People are constantly on the lookout for new ways to live. We love material things, so it’s no surprise that the fashion industry should be at the epicentre of exciting new technologies and materials.
First coined by London-based designer Suzanne Lee in 2003, the term “vegan leather” encompasses an animal-free approach to fashion and homeware goods designed to mimic the texture of animal hide.
Whether you’re devoted to animal welfare or just interested in science, the market is full of pleasant surprises. From vegan suede to fish leather, new materials are challenging traditions with their durability and quality. Businesses are finally looking to the future for inspiration.
So what kind of options are there for the discerning vegan consumer these days? When it comes to human ingenuity, the possibilities are endless. A crossover between traditional craft techniques, modern science, and fashion trends is paving the way for a world of new materials.
What is vegan leather made of?
It’s almost easier to ask what vegan leather isn’t made of—there are so many choices! Other than “not cows”, leather alternatives can be made from fruit, mushrooms, plastics, rubbers and a host of other compounds.
There’s currently a lot of buzz surrounding MycoWorks, a company which makes leather from mycelium and agricultural byproducts. The process is so clean that founders Sophia Wang and Phil Ross even claim to be “carbon negative”.
Mycelia are the branching hyphae of fungi (the underground roots used to transport nutrients). Despite what you might think, it’s an incredibly versatile, durable material. As it grows, natural polymers form to create a leather-like consistency.
MycoWorks takes the mycelium tissues from nature and places it in jars of organic material. Not only can this process be used to recycle agricultural waste like corn and sawdust, it only takes 3-7 days for the mycelium fibers to expand and form the base material (which is then molded and left to harden).
Looking for something fruitier? Piñatex produce a leather alternative made from pineapple leaves. Useful fibers are extracted and the rest are used as fertilizer, making this a particularly green process. What’s more, farmers in the Philippines get extra income for produce they would otherwise be throwing away.
These pineapple leaf fibers are then processed into a substrate in Manila before being shipped to Spain for finishing. The end product is a wonderfully rich, highly-textured material with a characteristic off-white colour.
Source: Ananas Anam
For large scale manufacturing, synthetic materials still win in terms of cost and ease of production. Although man made goods seem at odds with a message of environmental positivity, they’re still superior to traditional leather.
PVC was once the most popular vegan choice, but this is slowly being replaced by compounds like polyurethane. Made from different processes, polyurethane, vegetan and microfiber present a light, malleable alternative to leathers, ideal for things like vegan shoes which need to be breathable but strong.
Other alternatives to leather
Okay, so we’ve established that vegan friendly leather is great, but what about fish leather? This diverse, beautiful and scaly material is currently being touted as the future of fashion. With its natural durability and strength, fish leather is incredibly versatile (and hand-washable). In fact, shark leather is around 5 times stronger than normal leather.

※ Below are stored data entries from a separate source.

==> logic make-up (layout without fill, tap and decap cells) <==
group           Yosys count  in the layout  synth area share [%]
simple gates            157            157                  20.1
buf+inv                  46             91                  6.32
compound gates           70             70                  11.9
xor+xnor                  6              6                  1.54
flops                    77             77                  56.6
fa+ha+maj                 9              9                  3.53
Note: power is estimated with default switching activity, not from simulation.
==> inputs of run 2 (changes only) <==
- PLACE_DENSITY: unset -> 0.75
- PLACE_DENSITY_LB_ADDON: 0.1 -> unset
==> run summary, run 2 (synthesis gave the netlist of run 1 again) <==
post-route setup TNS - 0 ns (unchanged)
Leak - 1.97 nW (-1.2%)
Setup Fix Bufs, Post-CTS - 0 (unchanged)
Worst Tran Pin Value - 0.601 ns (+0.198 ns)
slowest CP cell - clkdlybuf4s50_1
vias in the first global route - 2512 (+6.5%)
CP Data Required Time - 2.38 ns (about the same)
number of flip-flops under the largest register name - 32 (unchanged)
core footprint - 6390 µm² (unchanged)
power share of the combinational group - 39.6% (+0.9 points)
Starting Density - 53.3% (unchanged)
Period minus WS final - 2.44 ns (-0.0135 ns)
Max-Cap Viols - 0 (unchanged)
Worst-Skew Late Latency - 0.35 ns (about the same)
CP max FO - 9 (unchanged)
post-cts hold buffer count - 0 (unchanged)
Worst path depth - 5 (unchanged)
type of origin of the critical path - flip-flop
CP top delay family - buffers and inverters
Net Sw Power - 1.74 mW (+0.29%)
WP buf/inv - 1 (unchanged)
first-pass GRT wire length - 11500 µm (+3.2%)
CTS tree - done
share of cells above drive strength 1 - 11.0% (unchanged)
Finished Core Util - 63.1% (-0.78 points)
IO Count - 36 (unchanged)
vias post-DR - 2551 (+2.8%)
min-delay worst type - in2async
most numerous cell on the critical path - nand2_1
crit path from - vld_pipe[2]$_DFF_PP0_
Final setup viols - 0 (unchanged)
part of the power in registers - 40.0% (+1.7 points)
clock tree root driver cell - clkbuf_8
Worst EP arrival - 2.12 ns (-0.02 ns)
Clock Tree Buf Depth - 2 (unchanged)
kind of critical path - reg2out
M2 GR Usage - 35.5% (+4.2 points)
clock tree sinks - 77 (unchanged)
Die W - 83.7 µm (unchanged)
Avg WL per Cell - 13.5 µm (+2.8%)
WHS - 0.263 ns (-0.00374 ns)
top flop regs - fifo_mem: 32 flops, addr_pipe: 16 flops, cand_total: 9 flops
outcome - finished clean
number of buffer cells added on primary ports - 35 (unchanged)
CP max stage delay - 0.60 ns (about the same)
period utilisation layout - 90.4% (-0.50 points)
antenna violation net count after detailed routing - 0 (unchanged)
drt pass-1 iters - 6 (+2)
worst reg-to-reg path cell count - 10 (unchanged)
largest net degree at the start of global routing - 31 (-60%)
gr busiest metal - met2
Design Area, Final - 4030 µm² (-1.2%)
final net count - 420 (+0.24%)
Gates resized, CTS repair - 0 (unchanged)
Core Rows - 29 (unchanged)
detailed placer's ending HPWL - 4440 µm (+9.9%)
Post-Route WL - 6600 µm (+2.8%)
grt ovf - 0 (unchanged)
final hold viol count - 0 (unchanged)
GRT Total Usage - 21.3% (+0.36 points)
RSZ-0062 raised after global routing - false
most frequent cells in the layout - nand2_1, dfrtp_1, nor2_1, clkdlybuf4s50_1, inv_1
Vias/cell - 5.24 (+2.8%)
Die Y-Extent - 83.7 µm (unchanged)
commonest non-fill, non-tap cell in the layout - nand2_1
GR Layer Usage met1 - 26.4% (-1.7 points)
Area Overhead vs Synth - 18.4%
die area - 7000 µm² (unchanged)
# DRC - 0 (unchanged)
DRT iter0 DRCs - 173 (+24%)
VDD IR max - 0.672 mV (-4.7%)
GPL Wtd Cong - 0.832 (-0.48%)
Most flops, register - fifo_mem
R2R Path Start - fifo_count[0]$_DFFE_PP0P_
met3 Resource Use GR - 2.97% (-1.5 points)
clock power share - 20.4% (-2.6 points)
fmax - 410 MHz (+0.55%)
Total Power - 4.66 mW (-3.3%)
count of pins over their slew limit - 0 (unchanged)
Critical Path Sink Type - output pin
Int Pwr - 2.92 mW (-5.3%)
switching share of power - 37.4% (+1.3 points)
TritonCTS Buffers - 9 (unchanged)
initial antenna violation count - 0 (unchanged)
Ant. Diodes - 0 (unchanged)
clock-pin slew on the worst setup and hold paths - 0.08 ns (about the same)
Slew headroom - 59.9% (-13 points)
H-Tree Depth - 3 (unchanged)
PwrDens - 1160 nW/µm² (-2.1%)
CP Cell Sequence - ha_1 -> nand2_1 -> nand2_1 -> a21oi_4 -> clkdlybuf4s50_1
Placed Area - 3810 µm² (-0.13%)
### src/rtl/sha_arbiter_if.sv
// rtl/sha_arbiter_if.sv - requester, SHA-core and status signals of the SHA arbiter
interface sha_arbiter_if;
    // requester 0 (key path)
    logic        req0_i;
    logic        rel0_i;
    logic        gnt0_o;
    logic        cs0_i;
    logic        we0_i;
    logic        wc0_i;
    logic [2:0]  addr0_i;
    logic [31:0] wdata0_i;
    logic        digest_valid0_o;

    // requester 1 (bitstream path)
    logic        req1_i;
    logic        rel1_i;
    logic        gnt1_o;
    logic        cs1_i;
    logic        we1_i;
    logic        wc1_i;
    logic [2:0]  addr1_i;
    logic [31:0] wdata1_i;
    logic        digest_valid1_o;

    // SHA core side
    logic        sha_reset_n_o;
    logic        sha_cs_o;
    logic        sha_we_o;
    logic        sha_wc_o;
    logic [2:0]  sha_address_o;
    logic [31:0] sha_write_data_o;
    logic        sha_digest_valid_i;

    // status
    logic        wdt_fault_o;

    modport master (
        output req0_i, rel0_i, cs0_i, we0_i, wc0_i, addr0_i, wdata0_i,
        output req1_i, rel1_i, cs1_i, we1_i, wc1_i, addr1_i, wdata1_i,
        output sha_digest_valid_i,
        input  gnt0_o, gnt1_o, digest_valid0_o, digest_valid1_o,
        input  sha_reset_n_o, sha_cs_o, sha_we_o, sha_wc_o,
        input  sha_address_o, sha_write_data_o, wdt_fault_o
    );

    modport slave (
        input  req0_i, rel0_i, cs0_i, we0_i, wc0_i, addr0_i, wdata0_i,
        input  req1_i, rel1_i, cs1_i, we1_i, wc1_i, addr1_i, wdata1_i,
        input  sha_digest_valid_i,
        output gnt0_o, gnt1_o, digest_valid0_o, digest_valid1_o,
        output sha_reset_n_o, sha_cs_o, sha_we_o, sha_wc_o,
        output sha_address_o, sha_write_data_o, wdt_fault_o
    );
endinterface

### src/rtl/sha_arbiter.sv
// rtl/sha_arbiter.sv - two-requester SHA core arbiter with scrub between owners; optional watchdog via SHA_ARB_WATCHDOG_EN
module sha_arbiter #(
    parameter int unsigned SCRUB_CYCLES = 2,
    parameter int unsigned WDT_CYCLES   = 1024
) (
    input  logic         clk,
    input  logic         reset_n,
    sha_arbiter_if.slave bus
);

    typedef enum logic [1:0] {
        IDLE  = 2'd0,
        SCRUB = 2'd1,
        OWN0  = 2'd2,
        OWN1  = 2'd3
    } state_t;

    localparam logic [3:0] SCRUB_LAST = 4'(SCRUB_CYCLES - 1);

    state_t     state;
    state_t     state_nxt;
    logic       last_gnt;
    logic       last_gnt_nxt;
    logic [3:0] scrub_cnt;
    logic       owner_rel;
    logic       wdt_revoke;

    // only the current owner's release pulse counts
    assign owner_rel = ((state == OWN0) && bus.rel0_i) ||
                       ((state == OWN1) && bus.rel1_i);

`ifdef SHA_ARB_WATCHDOG_EN
    localparam logic [15:0] WDT_LAST = 16'(WDT_CYCLES - 1);

    logic [15:0] wdt_cnt;
    logic        wdt_fault;
    logic        owner_idle;

    // owner is idle when none of its SHA strobes is active
    always_comb begin
        owner_idle = 1'b0;
        if (state == OWN0) begin
            owner_idle = !(bus.cs0_i || bus.we0_i || bus.wc0_i);
        end else if (state == OWN1) begin
            owner_idle = !(bus.cs1_i || bus.we1_i || bus.wc1_i);
        end
    end

    // the idle cycle that brings the count to WDT_CYCLES revokes, unless the owner releases anyway
    assign wdt_revoke = owner_idle && (wdt_cnt == WDT_LAST) && !owner_rel;

    // idle counter cleared by any strobe or state change; fault flag sticky until reset
    always_ff @(posedge clk) begin
        if (!reset_n) begin
            wdt_cnt   <= 16'd0;
            wdt_fault <= 1'b0;
        end else begin
            if (!owner_idle || (state_nxt != state)) begin
                wdt_cnt <= 16'd0;
            end else begin
                wdt_cnt <= wdt_cnt + 16'd1;
            end
            if (wdt_revoke) begin
                wdt_fault <= 1'b1;
            end
        end
    end

    assign bus.wdt_fault_o = wdt_fault;
`else
    assign wdt_revoke      = 1'b0;
    assign bus.wdt_fault_o = 1'b0;
`endif

    // state, round-robin pointer and scrub counter registers
    always_ff @(posedge clk) begin
        if (!reset_n) begin
            state     <= IDLE;
            last_gnt  <= 1'b1;
            scrub_cnt <= 4'd0;
        end else begin
            state    <= state_nxt;
            last_gnt <= last_gnt_nxt;
            if ((state == SCRUB) && (state_nxt == SCRUB)) begin
                scrub_cnt <= scrub_cnt + 4'd1;
            end else begin
                scrub_cnt <= 4'd0;
            end
        end
    end

    // next-state: grant only from IDLE, so a release always passes through SCRUB
    always_comb begin
        state_nxt    = state;
        last_gnt_nxt = last_gnt;
        case (state)
            IDLE: begin
                if (bus.req0_i && bus.req1_i) begin
                    if (last_gnt) begin
                        state_nxt    = OWN0;
                        last_gnt_nxt = 1'b0;
                    end else begin
                        state_nxt    = OWN1;
                        last_gnt_nxt = 1'b1;
                    end
                end else if (bus.req0_i) begin
                    state_nxt    = OWN0;
                    last_gnt_nxt = 1'b0;
                end else if (bus.req1_i) begin
                    state_nxt    = OWN1;
                    last_gnt_nxt = 1'b1;
                end
            end
            SCRUB: begin
                if (scrub_cnt == SCRUB_LAST) begin
                    state_nxt = IDLE;
                end
            end
            OWN0, OWN1: begin
                if (owner_rel || wdt_revoke) begin
                    state_nxt = SCRUB;
                end
            end
            default: state_nxt = IDLE;
        endcase
    end

    // output routing: owner's strobes mirrored combinationally, everything quiet otherwise
    always_comb begin
        bus.gnt0_o           = 1'b0;
        bus.gnt1_o           = 1'b0;
        bus.digest_valid0_o  = 1'b0;
        bus.digest_valid1_o  = 1'b0;
        bus.sha_cs_o         = 1'b0;
        bus.sha_we_o         = 1'b0;
        bus.sha_wc_o         = 1'b0;
        bus.sha_address_o    = 3'd0;
        bus.sha_write_data_o = 32'd0;
        case (state)
            OWN0: begin
                bus.gnt0_o           = 1'b1;
                bus.digest_valid0_o  = bus.sha_digest_valid_i;
                bus.sha_cs_o         = bus.cs0_i;
                bus.sha_we_o         = bus.we0_i;
                bus.sha_wc_o         = bus.wc0_i;
                bus.sha_address_o    = bus.addr0_i;
                bus.sha_write_data_o = bus.wdata0_i;
            end
            OWN1: begin
                bus.gnt1_o           = 1'b1;
                bus.digest_valid1_o  = bus.sha_digest_valid_i;
                bus.sha_cs_o         = bus.cs1_i;
                bus.sha_we_o         = bus.we1_i;
                bus.sha_wc_o         = bus.wc1_i;
                bus.sha_address_o    = bus.addr1_i;
                bus.sha_write_data_o = bus.wdata1_i;
            end
            default: ;
        endcase
    end

    // core held in reset during SCRUB and while the arbiter itself is in reset
    assign bus.sha_reset_n_o = reset_n && (state != SCRUB);

endmodule

### src/flat_wrapper.sv
// flat-port wrapper written by rule: the top's interface ports become plain ports
module sha_arbiter_flat 
#(
    parameter int unsigned SCRUB_CYCLES = 2,
    parameter int unsigned WDT_CYCLES   = 1024
)
  (clk, reset_n, bus_req0_i, bus_rel0_i, bus_cs0_i, bus_we0_i, bus_wc0_i, bus_addr0_i, bus_wdata0_i, bus_req1_i, bus_rel1_i, bus_cs1_i, bus_we1_i, bus_wc1_i, bus_addr1_i, bus_wdata1_i, bus_sha_digest_valid_i, bus_gnt0_o, bus_gnt1_o, bus_digest_valid0_o, bus_digest_valid1_o, bus_sha_reset_n_o, bus_sha_cs_o, bus_sha_we_o, bus_sha_wc_o, bus_sha_address_o, bus_sha_write_data_o, bus_wdt_fault_o);
  sha_arbiter_if bus_i ();
  input  logic clk;
  input  logic reset_n;
  input wire logic [$bits(bus_i.req0_i)-1:0] bus_req0_i;
  input wire logic [$bits(bus_i.rel0_i)-1:0] bus_rel0_i;
  input wire logic [$bits(bus_i.cs0_i)-1:0] bus_cs0_i;
  input wire logic [$bits(bus_i.we0_i)-1:0] bus_we0_i;
  input wire logic [$bits(bus_i.wc0_i)-1:0] bus_wc0_i;
  input wire logic [$bits(bus_i.addr0_i)-1:0] bus_addr0_i;
  input wire logic [$bits(bus_i.wdata0_i)-1:0] bus_wdata0_i;
  input wire logic [$bits(bus_i.req1_i)-1:0] bus_req1_i;
  input wire logic [$bits(bus_i.rel1_i)-1:0] bus_rel1_i;
  input wire logic [$bits(bus_i.cs1_i)-1:0] bus_cs1_i;
  input wire logic [$bits(bus_i.we1_i)-1:0] bus_we1_i;
  input wire logic [$bits(bus_i.wc1_i)-1:0] bus_wc1_i;
  input wire logic [$bits(bus_i.addr1_i)-1:0] bus_addr1_i;
  input wire logic [$bits(bus_i.wdata1_i)-1:0] bus_wdata1_i;
  input wire logic [$bits(bus_i.sha_digest_valid_i)-1:0] bus_sha_digest_valid_i;
  output wire logic [$bits(bus_i.gnt0_o)-1:0] bus_gnt0_o;
  output wire logic [$bits(bus_i.gnt1_o)-1:0] bus_gnt1_o;
  output wire logic [$bits(bus_i.digest_valid0_o)-1:0] bus_digest_valid0_o;
  output wire logic [$bits(bus_i.digest_valid1_o)-1:0] bus_digest_valid1_o;
  output wire logic [$bits(bus_i.sha_reset_n_o)-1:0] bus_sha_reset_n_o;
  output wire logic [$bits(bus_i.sha_cs_o)-1:0] bus_sha_cs_o;
  output wire logic [$bits(bus_i.sha_we_o)-1:0] bus_sha_we_o;
  output wire logic [$bits(bus_i.sha_wc_o)-1:0] bus_sha_wc_o;
  output wire logic [$bits(bus_i.sha_address_o)-1:0] bus_sha_address_o;
  output wire logic [$bits(bus_i.sha_write_data_o)-1:0] bus_sha_write_data_o;
  output wire logic [$bits(bus_i.wdt_fault_o)-1:0] bus_wdt_fault_o;
  assign bus_i.req0_i = bus_req0_i;
  assign bus_i.rel0_i = bus_rel0_i;
  assign bus_i.cs0_i = bus_cs0_i;
  assign bus_i.we0_i = bus_we0_i;
  assign bus_i.wc0_i = bus_wc0_i;
  assign bus_i.addr0_i = bus_addr0_i;
  assign bus_i.wdata0_i = bus_wdata0_i;
  assign bus_i.req1_i = bus_req1_i;
  assign bus_i.rel1_i = bus_rel1_i;
  assign bus_i.cs1_i = bus_cs1_i;
  assign bus_i.we1_i = bus_we1_i;
  assign bus_i.wc1_i = bus_wc1_i;
  assign bus_i.addr1_i = bus_addr1_i;
  assign bus_i.wdata1_i = bus_wdata1_i;
  assign bus_i.sha_digest_valid_i = bus_sha_digest_valid_i;
  assign bus_gnt0_o = bus_i.gnt0_o;
  assign bus_gnt1_o = bus_i.gnt1_o;
  assign bus_digest_valid0_o = bus_i.digest_valid0_o;
  assign bus_digest_valid1_o = bus_i.digest_valid1_o;
  assign bus_sha_reset_n_o = bus_i.sha_reset_n_o;
  assign bus_sha_cs_o = bus_i.sha_cs_o;
  assign bus_sha_we_o = bus_i.sha_we_o;
  assign bus_sha_wc_o = bus_i.sha_wc_o;
  assign bus_sha_address_o = bus_i.sha_address_o;
  assign bus_sha_write_data_o = bus_i.sha_write_data_o;
  assign bus_wdt_fault_o = bus_i.wdt_fault_o;
  sha_arbiter #(.SCRUB_CYCLES(SCRUB_CYCLES), .WDT_CYCLES(WDT_CYCLES)) u_core (.clk(clk), .reset_n(reset_n), .bus(bus_i));
endmodule
### config.mk
export PLATFORM = sky130hd
export DESIGN_NAME = sha_arbiter_flat
export DESIGN_NICKNAME = d
export VERILOG_FILES = /design/src/rtl/sha_arbiter_if.sv /design/src/rtl/sha_arbiter.sv /design/src/flat_wrapper.sv
export SDC_FILE = /design/constraint.sdc
export NUM_CORES = 1
export LEC_CHECK = 0
export ABC_CLOCK_PERIOD_IN_PS = 1500
export BUFFER_PORTS_ARGS = -buffer_cell sky130_fd_sc_hd__buf_2
export CAP_MARGIN = 20
export CORE_UTILIZATION = 31
export CTS_CLUSTER_DIAMETER = 60
export DETAILED_ROUTE_END_ITERATION = 7
export PLACE_DENSITY = 0.81
export SETUP_SLACK_MARGIN = 0.02
export SYNTH_ARGS = -nofsm -noshare
export SYNTH_HDL_FRONTEND = slang
export SYNTH_SLANG_ARGS = --single-unit
### constraint.sdc
create_clock -name clk -period 1.5 [get_ports clk]
set_input_delay 0.075 -clock clk [delete_from_list [all_inputs] [get_ports clk]]
set_output_delay 0.075 -clock clk [all_outputs]
set_load 0.01 [all_outputs]
==> impl_metrics.py, run 1 <==
metrics = {
    "setup_path": {
        "slowest_delay_ps": 430,
        "critPathSlowestCell": "dfxtp_4",
        "startpoint": "u_core.state[0]",
        "cp.required_ps": 1420,
        "worstPathMaxFanout": 15,
        "reg2reg_from": "u_core.scrub_cnt[0]",
        "crit_path_start_kind": "register",
        "endpoint_kind": "output pin",
        "crit_arrival_ps": 1290,
        "critPathKind": "register to output pin",
        "crit_chain": "buf_12 -> mux2i_1 -> nor2_1 -> buf_2",
    },
    "detailed_routing": {
        "drc_errors": 20,
        "drt_first_iter_violations": 60,
        "dr.pass1.iters": 6,
        "via_count": 1299,
        "finalWirelength_um": 3300,
        "wire_per_inst_um": 11.7,
        "vias_per_cell": 4.61,
        "ant_nets": 0,
    },
    "clocking": {
        "clockBufferDepth": 2,
        "cts_made_buffers": 3,
        "htree_levels": 1,
        "cts.sinks": 7,
        "cts_tree": "done",
        "cts_hold_buffers": 0,
        "path_clk_slew_ps": 50,
        "root_buffer": "clkbuf_4",
        "clk_latency_ps": 250,
    },
    "timing": {
        "timing.final.crit_share_pct": 91.1,
        "setup_viol": 0,
        "max_freq_mhz": 732,
        "rsz0062_at_grt": "no",
        "finalHoldViolCount": 0,
        "fin_crit_ps": 1370,
        "report.final.slew_viol_count": 0,
        "clock_skew_ps": 2.19,
        "setup_slack_ps": 134,
        "hold_slack_ps": 92.8,
        "setup_tns_ps": 0,
    },
    "run_status": {
        "violations": "design-rule violations",
        "status": "finished, violations left",
    },
    "floorplanning": {
        "coreArea_um2": 2810,
        "die_y_um": 57.0,
        "fp.dieW_um": 57.0,
        "io_pins": 127,
        "rows": 19,
        "die-area_um2": 3250,
        "start_util_pct": 33.4,
    },
    "synth": {
        "synth_area_leaders": "mux2i_1 41%, nor2_1 18%, dfxtp_1 15%",
        "mappedNetlistNets": 211,
        "netlist_area_um2": 937,
        "synth_common_cells": "45 x nor2_1, 38 x mux2i_1, 7 x dfxtp_1",
        "ys_ff_latch": 7,
        "ys_seq_area_share_pct": 15.0,
        "synth_flop_cell": "dfxtp_1",
        "yosysTopAreaCellShare_pct": 40.6,
        "netlist_instances": 126,
        "ys_types": 27,
        "synth_edf_count": 0,
        "synth-async-reset-ratio_pct": 0,
        "syn-mean-instance-area_um2": 7.44,
        "yosys_warnings": 0,
        "yosysTopAreaCell": "mux2i_1",
        "synth_most_common_cell": "nor2_1",
    },
    "cells_and_area": {
        "layout-drive-gt1-share_pct": 56.2,
        "n_antenna_cell": 0,
        "finalNonFillerCells": 282,
        "area_growth_pct": 75.3,
        "post-route-util_pct": 58.6,
        "final_nets": 337,
        "nFillCells": 298,
        "regArea_um2": 144,
        "multi_input_area_um2": 723,
    },
    "pwr": {
        "irDropWorstVdd_v": 0.000436,
        "powerDensity_nw_per_um2": 634,
        "p_leak_nw": 0.937,
    },
    "grt": {
        "grt_pass1_vias": 1135,
        "overflow": 0,
        "antenna_found_initial": 0,
        "grt_max_degree": 22,
        "grt_util_all_layers_pct": 18.5,
        "grt_pass1_wl_um": 4860,
    },
    "place": {
        "place_congestion": 0.781,
        "hpwl_um": 2660,
        "dp_cells": 277,
        "io_buffers": 125,
        "pre_cts_ws_ps": 177,
    },
    "hold_path": {
        "hold_class": "primary input to register",
        "min_from": "bus_req1_i",
    },
    "run": {
        "cap_violations": 0,
    },
}
==> final timing paths <==
path                        endpoint  slack, ps  cells past startpoint
max          bus_sha_write_data_o[9]        130                      4
min                  u_core.state[0]         90                      3
max reg2reg          u_core.state[0]        190                      4
min reg2reg      u_core.scrub_cnt[0]        460                      1
==> cells in the final DEF, fill, tap and decap left out, drive strengths merged, types with 2 or more instances in the layout <==
| master | n |
|---|---|
| buf | 132 |
| nor2 | 45 |
| mux2i | 38 |
| dfxtp | 7 |
| clkbuf | 4 |
| inv | 2 |
| nand2 | 2 |
| nor3 | 2 |
| nand3 | 2 |
| ha | 2 |
| a21boi | 2 |
==> what timing repair did <==
item	4_1_cts	5_1_grt
buffers inserted	0	1
gates resized for setup	1	0
endpoints found under the setup margin	8	2
==> power by group <==
part           internal (mW)  leakage (nW)  switching, mW
Sequential             0.201        0.0579         0.0228
Clock                  0.102        0.0150         0.0697
Combinational          0.331         0.864          0.316
Total                  0.633         0.937          0.409
==> per-stage QoR <==
stage | instance area [um^2] | total power, mW
finish | 1640 | 1.04
global route | 1640 | 1.12
CTS | 1640 | 1.05
detailed placement | 1610 | 0.870
global placement | 1610 | 0.852
floorplan | 937 | 0.598
==> logic make-up (layout without fill, tap and decap cells) <==
kind of cell,Yosys count,count (layout),synth area share (%)
XOR/XNOR,2,2,1.87
multiplexers,38,38,40.6
adder cells (fa/ha/maj),2,2,2.67
buffers and inverters,13,138,7.88
AND/OR/NAND/NOR,56,56,26.0
flip-flops,7,7,15.0
other,1,1,0.400
AO/OA/AOI/OAI,7,7,5.61
==> state kept, by name (all words and copies together) (netlist names) <==
| name | cells |
|---|---|
| u_core.scrub_cnt | 4 |
| u_core.state | 2 |
| u_core.last_gnt | 1 |
==> metal layers <==
metal	share of wire, %	global-route usage (%)	vias to the layer above
met4	0.94	6.62	0
met5	0	0	-
met1	40	20.8	566
met2	51	35.1	55
met3	8.0	2.49	5
li1	-	-	673
==> cell type report <==
| class | instances | area share, % |
|---|---|---|
| well taps | 31 | 2.36 |
| clock buffers | 4 | 1.60 |
| repair buffers | 132 | 42.8 |
| multi-input cells | 106 | 44.0 |
| inverters | 2 | 0.457 |
| flip-flops and latches | 7 | 8.76 |
==> critical path, delay by kind of cell (launching register included) <==
kind / cells / cell delay (ps)
simple gates: 1 / 50
flops: 1 / 430
mux: 1 / 230
buf+inv: 2 / 320
Power figures use the tool's default switching activity.
==> run 2: changes to the inputs <==
CORE_ASPECT_RATIO = 1.75   (was not set)
GPL_TIMING_DRIVEN = 0   (was not set)
==> run 2 against run 1 <==
The run still ends with design-rule violations left. Clock power grew 53%. Flip-flop and latch count is the same. Register-to-register slack lost 40 ps. Core utilization shrank 0.96 points. Worst hold slack lost 3.5 ps. Largest power group unchanged.
==> impl_metrics.py, run 2 (synthesized netlist as in run 1, its figures left out) <==
metrics = {
    "setup_path": {
        "endpoint_kind": "output pin",
        "critPathKind": "register to output pin",
        "reg2reg_from": "u_core.scrub_cnt[0]",
        "r2r_end": "u_core.state[0]",
        "cp.required_ps": 1420,
        "crit_arrival_ps": 1320,
        "ff2ff_path_depth": 4,
        "rrSetupSlack_ps": 150,
        "crit_path_start_kind": "register",
        "worstPathMaxFanout": 10,
    },
    "timing": {
        "fin_crit_ps": 1390,
        "max_freq_mhz": 718,
        "clock_skew_ps": 3.28,
        "setup_tns_ps": 0,
        "rsz0062_at_grt": "yes",
        "finalHoldViolCount": 0,
        "setup_viol": 0,
        "timing.final.crit_share_pct": 92.9,
        "setup_slack_ps": 107,
        "report.final.slew_viol_count": 0,
    },
    "run": {
        "cap_violations": 0,
    },
    "hold_path": {
        "min_path_cells": 2,
        "min_from": "reset_n",
        "hold_class": "primary input to register",
        "min_to": "u_core.last_gnt",
    },
    "pwr": {
        "irDropWorstVdd_v": 0.000663,
        "p_leak_nw": 0.958,
        "powerDensity_nw_per_um2": 677,
    },
    "clocking": {
        "cts_made_buffers": 3,
        "root_buffer": "clkbuf_8",
        "htree_levels": 1,
        "postCtsSetupBuffers": 0,
        "path_clk_slew_ps": 40,
        "clk_latency_ps": 230,
        "clockBufferDepth": 2,
        "cts_tree": "done",
        "cts.sinks": 7,
    },
    "detailed_routing": {
        "wire_per_inst_um": 11.3,
        "via_count": 1308,
        "ant_nets": 0,
        "dr.pass1.iters": 6,
        "vias_per_cell": 4.62,
        "drt_first_iter_violations": 36,
        "drc_errors": 18,
        "finalWirelength_um": 3200,
    },
    "grt": {
        "grt_pass1_vias": 1102,
        "overflow": 0,
        "antenna_found_initial": 0,
        "grt_pass1_wl_um": 4370,
        "grt_max_degree": 11,
        "grt_util_all_layers_pct": 17.0,
    },
    "cells_and_area": {
        "top_register": "u_core.scrub_cnt",
        "area_growth_pct": 78.0,
        "top_regs": "u_core.scrub_cnt x4, u_core.state x2, u_core.last_gnt x1",
        "final_cell_mix": "128 x buf_2, 45 x nor2_1, 38 x mux2i_1, 7 x dfxtp_1, 5 x buf_6",
        "n_antenna_cell": 0,
        "layout_commonest_cell": "buf_2",
        "layout-drive-gt1-share_pct": 56.5,
        "largest_reg_flops": 4,
        "final_nets": 341,
    },
    "floorplanning": {
        "io_pins": 127,
        "fp.dieW_um": 43.6,
        "die_y_um": 74.7,
        "die-area_um2": 3260,
        "coreArea_um2": 2900,
        "rows": 26,
        "start_util_pct": 32.4,
    },
    "run_status": {
        "status": "finished, violations left",
        "violations": "design-rule violations",
    },
    "place": {
        "io_buffers": 125,
        "hpwl_um": 2690,
        "pre_cts_ws_ps": 145,
        "place_congestion": 0.728,
    },
}
==> run 2: cell count changes in the layout (fill, tap and decap cells not counted), moves of 2 or more <==
| cell | before | now |
|---|---|---|
| buf_6 | 0 | 5 |
| buf_2 | 125 | 128 |
| buf_4 | 5 | 2 |
| clkbuf_4 | 3 | 0 |
| clkbuf_8 | 0 | 3 |
| buf_12 | 2 | 0 |
==> run 2: critical path: stages, from the launching register on <==
cell	delay (ps)
dfxtp_1	340
buf_6	170
buf_6	180
mux2i_1	200
nor2_1	60
buf_2	140
==> run 2: area by class of cell <==
cell class              count  area (um^2)
plain buffers              11         91.3
clock buffers               4         45.0
fillers                   301         1230
inverters                   2         7.51
multi-input cells         106          723
flip-flops and latches      7          140
well taps                  28         35.0
repair buffers            125          626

A byproduct of the fishing industry, skins were often dumped in the ocean along with harmful chemicals. Now there’s a reason to save them and save the waters: the wholesale repurposing of skin into exotic leathers is making big waves in the fashion world.
Although not strictly vegan, the production of this leather has a tiny environmental impact and relies on the more common species of fish. The tanning process is also greatly reduced as fish skin doesn’t need to have hairs removed (a process that would typically involve industrial acids).
Fish leather is priced competitively when compared to other exotic/reptile goods. The natural perfection of most animal skins can still be enjoyed without the major environmental costs.
Source: Atlantic Leather
What are the benefits of these leather alternatives?
One of the best things about leather alternatives is that they help fuel creativity. Instead of being limited to traditional manufacturing processes, new materials come with new properties. Rather than having to work with the limited size of a single animal’s hide, sheets of synthetic and bio-leathers can be made to measure.
Materials like Piñatex’s pineapple-derived leather also bring exciting new textures—lying somewhere between a traditional leather and unbleached cloth with an earthy, organic sheen.
As manufacturers shift their focus towards greener practices and consumers become more informed, the market is opening up to the possibility of new materials. Hundreds of years of fashion rules are being superseded by environmental, ethical and practical demands.
So what does the future hold? A team of scientists and fashion students in Queensland, Australia have been experimenting with leather grown from kombucha tea. This opens up the possibility of homegrown leather and a new world of artisanal, domestic operations—using little more than kombucha and a SCOBY (symbiotic culture of bacteria and yeast).